Matt Kaeberlein et al. propose that the TOR and Sch9 kinases regulate longevity in yeastWho:Matt Kaeberlein, R. Wilson Powers III, Kristan K. Steffen, Eric A. Westman, Di Hu, Nick Dang, Emily O. Kerr, Kathryn T. Kirkland, Stanley Fields, Brian K. Kennedy
When:November 18, 2005
Methods: Large-scale analysis of 564 gene deletions which yielded 6 genes corresponding to the TOR and Sch9 pathways
Funding: National Institutes of Health
In 2005 Kaeberlein et al. published a paper suggesting that the mechanism for calorie restriction is via the TOR1 Sch9 pathways, independent of the Sir2 pathway.
Kaeberlein et al. reached their conclusion via analysis 564 gene deletion strains of yeast. The strains were then classified as follows:
- Mean life span less than 20 generations are short lived (SL)
- Mean life span less than 26 generations are not long lived (NLL)
- Mean life span more than 36 generations are long lived (LL)

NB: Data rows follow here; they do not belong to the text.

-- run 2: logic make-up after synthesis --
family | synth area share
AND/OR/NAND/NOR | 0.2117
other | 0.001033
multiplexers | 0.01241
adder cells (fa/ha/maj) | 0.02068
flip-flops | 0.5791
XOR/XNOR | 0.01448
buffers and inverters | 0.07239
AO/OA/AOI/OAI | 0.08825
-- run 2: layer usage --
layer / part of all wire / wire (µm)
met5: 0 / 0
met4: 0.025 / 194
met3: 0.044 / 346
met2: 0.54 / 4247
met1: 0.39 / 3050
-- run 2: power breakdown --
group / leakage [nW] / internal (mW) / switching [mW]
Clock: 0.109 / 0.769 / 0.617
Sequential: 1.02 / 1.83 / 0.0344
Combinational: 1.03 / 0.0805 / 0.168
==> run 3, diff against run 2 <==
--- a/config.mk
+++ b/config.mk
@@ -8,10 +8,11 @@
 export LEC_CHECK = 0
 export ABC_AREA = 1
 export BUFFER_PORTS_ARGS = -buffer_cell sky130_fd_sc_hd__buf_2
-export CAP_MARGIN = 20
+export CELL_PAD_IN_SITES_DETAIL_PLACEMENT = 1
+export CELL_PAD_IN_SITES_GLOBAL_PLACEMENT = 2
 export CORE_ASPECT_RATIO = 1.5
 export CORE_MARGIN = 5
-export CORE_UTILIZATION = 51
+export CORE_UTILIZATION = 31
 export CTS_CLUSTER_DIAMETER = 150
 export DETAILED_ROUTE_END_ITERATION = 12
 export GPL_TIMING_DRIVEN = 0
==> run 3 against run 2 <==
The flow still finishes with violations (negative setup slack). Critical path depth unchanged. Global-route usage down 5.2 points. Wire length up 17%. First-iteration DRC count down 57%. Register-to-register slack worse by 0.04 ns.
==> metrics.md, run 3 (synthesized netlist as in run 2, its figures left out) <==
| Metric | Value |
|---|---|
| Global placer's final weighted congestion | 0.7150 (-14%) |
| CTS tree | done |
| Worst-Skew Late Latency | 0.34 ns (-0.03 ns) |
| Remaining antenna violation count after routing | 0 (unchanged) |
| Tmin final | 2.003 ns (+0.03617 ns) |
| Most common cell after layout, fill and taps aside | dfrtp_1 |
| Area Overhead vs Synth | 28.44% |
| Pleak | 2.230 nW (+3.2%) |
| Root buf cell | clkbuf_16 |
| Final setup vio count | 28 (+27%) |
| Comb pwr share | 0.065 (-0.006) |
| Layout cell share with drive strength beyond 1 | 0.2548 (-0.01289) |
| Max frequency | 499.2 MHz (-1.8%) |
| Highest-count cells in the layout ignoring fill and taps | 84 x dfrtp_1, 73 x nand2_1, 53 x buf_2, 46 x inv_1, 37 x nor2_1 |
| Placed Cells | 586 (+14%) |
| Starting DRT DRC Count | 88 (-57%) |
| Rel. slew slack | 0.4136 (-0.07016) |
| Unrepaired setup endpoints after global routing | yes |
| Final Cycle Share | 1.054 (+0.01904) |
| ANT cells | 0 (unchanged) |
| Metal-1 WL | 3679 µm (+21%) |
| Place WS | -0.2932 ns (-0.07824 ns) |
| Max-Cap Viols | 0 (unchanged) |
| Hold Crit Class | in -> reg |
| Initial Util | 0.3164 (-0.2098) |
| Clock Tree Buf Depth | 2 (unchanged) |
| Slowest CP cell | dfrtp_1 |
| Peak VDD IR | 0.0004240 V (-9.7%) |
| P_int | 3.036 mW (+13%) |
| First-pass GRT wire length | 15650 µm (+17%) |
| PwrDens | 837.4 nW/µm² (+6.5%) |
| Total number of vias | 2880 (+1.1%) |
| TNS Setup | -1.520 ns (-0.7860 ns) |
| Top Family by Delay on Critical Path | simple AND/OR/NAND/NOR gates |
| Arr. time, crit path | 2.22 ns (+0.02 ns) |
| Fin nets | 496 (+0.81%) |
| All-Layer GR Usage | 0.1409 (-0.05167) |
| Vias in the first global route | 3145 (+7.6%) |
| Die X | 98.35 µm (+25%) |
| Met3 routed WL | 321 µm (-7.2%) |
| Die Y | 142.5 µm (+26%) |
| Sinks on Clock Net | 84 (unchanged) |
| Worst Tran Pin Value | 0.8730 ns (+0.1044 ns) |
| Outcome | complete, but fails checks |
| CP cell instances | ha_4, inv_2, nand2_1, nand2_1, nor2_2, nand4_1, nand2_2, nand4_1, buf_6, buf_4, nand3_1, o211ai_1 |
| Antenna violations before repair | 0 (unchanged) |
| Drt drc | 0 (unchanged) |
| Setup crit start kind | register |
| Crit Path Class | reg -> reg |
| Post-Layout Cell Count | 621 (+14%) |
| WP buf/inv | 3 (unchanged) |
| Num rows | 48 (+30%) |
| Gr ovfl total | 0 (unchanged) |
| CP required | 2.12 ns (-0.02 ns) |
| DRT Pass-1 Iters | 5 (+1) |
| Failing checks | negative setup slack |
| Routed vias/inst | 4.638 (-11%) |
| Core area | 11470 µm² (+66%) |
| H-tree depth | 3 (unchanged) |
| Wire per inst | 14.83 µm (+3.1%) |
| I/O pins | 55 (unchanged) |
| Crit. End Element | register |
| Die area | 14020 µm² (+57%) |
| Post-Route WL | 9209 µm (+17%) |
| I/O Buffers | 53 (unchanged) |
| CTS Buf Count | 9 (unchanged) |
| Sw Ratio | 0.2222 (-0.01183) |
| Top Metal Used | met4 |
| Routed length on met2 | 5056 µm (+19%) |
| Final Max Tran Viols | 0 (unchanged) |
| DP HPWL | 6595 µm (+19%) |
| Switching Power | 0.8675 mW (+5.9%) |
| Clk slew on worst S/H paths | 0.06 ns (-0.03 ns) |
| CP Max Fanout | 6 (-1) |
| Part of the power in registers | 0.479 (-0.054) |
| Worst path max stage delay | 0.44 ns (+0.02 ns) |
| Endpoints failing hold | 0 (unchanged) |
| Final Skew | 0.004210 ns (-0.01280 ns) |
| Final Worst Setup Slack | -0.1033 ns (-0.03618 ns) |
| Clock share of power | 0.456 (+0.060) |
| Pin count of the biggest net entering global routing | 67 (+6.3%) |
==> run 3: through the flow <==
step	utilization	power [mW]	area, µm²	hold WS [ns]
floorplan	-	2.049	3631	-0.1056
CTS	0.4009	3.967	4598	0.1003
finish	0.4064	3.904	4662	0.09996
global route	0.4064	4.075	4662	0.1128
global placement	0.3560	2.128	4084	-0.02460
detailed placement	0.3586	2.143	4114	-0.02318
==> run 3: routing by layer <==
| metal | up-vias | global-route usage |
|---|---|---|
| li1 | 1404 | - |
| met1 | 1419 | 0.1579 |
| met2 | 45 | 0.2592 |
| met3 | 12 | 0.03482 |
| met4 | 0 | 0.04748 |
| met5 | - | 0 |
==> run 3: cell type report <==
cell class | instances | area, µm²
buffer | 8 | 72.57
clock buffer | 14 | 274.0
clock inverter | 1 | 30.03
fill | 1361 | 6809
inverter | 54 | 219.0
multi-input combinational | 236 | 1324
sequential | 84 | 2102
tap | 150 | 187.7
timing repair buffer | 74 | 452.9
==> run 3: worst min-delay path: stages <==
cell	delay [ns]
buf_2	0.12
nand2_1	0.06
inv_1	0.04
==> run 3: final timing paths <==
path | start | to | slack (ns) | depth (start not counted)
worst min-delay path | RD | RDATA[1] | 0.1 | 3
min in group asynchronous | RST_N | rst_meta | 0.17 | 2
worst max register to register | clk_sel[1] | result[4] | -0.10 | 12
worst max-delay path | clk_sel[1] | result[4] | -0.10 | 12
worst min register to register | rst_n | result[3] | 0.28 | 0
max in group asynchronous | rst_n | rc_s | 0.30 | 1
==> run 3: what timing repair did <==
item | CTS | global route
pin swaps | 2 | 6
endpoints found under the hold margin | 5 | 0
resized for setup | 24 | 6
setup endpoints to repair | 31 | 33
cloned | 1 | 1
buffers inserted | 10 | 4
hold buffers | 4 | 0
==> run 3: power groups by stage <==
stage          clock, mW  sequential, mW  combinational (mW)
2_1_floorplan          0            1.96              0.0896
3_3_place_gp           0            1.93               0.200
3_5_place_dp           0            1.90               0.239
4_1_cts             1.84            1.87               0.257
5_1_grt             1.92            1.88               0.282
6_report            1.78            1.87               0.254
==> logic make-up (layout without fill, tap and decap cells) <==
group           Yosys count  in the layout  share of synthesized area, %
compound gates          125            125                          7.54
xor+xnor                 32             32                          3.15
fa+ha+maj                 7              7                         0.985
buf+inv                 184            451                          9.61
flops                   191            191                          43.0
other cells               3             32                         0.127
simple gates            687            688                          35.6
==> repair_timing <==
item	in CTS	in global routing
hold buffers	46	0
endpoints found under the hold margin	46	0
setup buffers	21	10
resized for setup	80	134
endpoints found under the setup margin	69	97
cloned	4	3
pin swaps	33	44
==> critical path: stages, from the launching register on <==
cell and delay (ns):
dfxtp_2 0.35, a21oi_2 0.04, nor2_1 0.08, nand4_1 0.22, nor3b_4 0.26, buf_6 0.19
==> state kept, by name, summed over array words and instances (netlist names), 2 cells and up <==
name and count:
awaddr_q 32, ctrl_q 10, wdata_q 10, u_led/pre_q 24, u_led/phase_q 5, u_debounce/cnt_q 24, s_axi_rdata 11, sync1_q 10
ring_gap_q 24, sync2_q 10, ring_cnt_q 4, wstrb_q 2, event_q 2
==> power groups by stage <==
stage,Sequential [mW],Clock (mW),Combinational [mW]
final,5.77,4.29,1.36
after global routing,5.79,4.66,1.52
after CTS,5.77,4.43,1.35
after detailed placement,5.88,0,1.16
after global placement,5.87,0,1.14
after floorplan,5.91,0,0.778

The resultant deletion strains showed that decreased expression of TOR1, protein kinase A (PKA), and Sch9 all increased replicative life-span. TOR1 is thought to run upstream and parallel to PKA and Sch9. All three mechanisms regulate common downstream targets such as ribosomal proteins Rp131a and Rp16b.
Since it has been shown that orthologs of TOR1 and Sch9 in Caenorhabditis
elegans and Drosophila melanogaster regulate lifespan, the authors conclude that the reduced activity of TOR1 and Sch9 presents "a model whereby CR increases life span
through a highly conserved, Sir2-independent
signaling network from nutrients to ribosomes."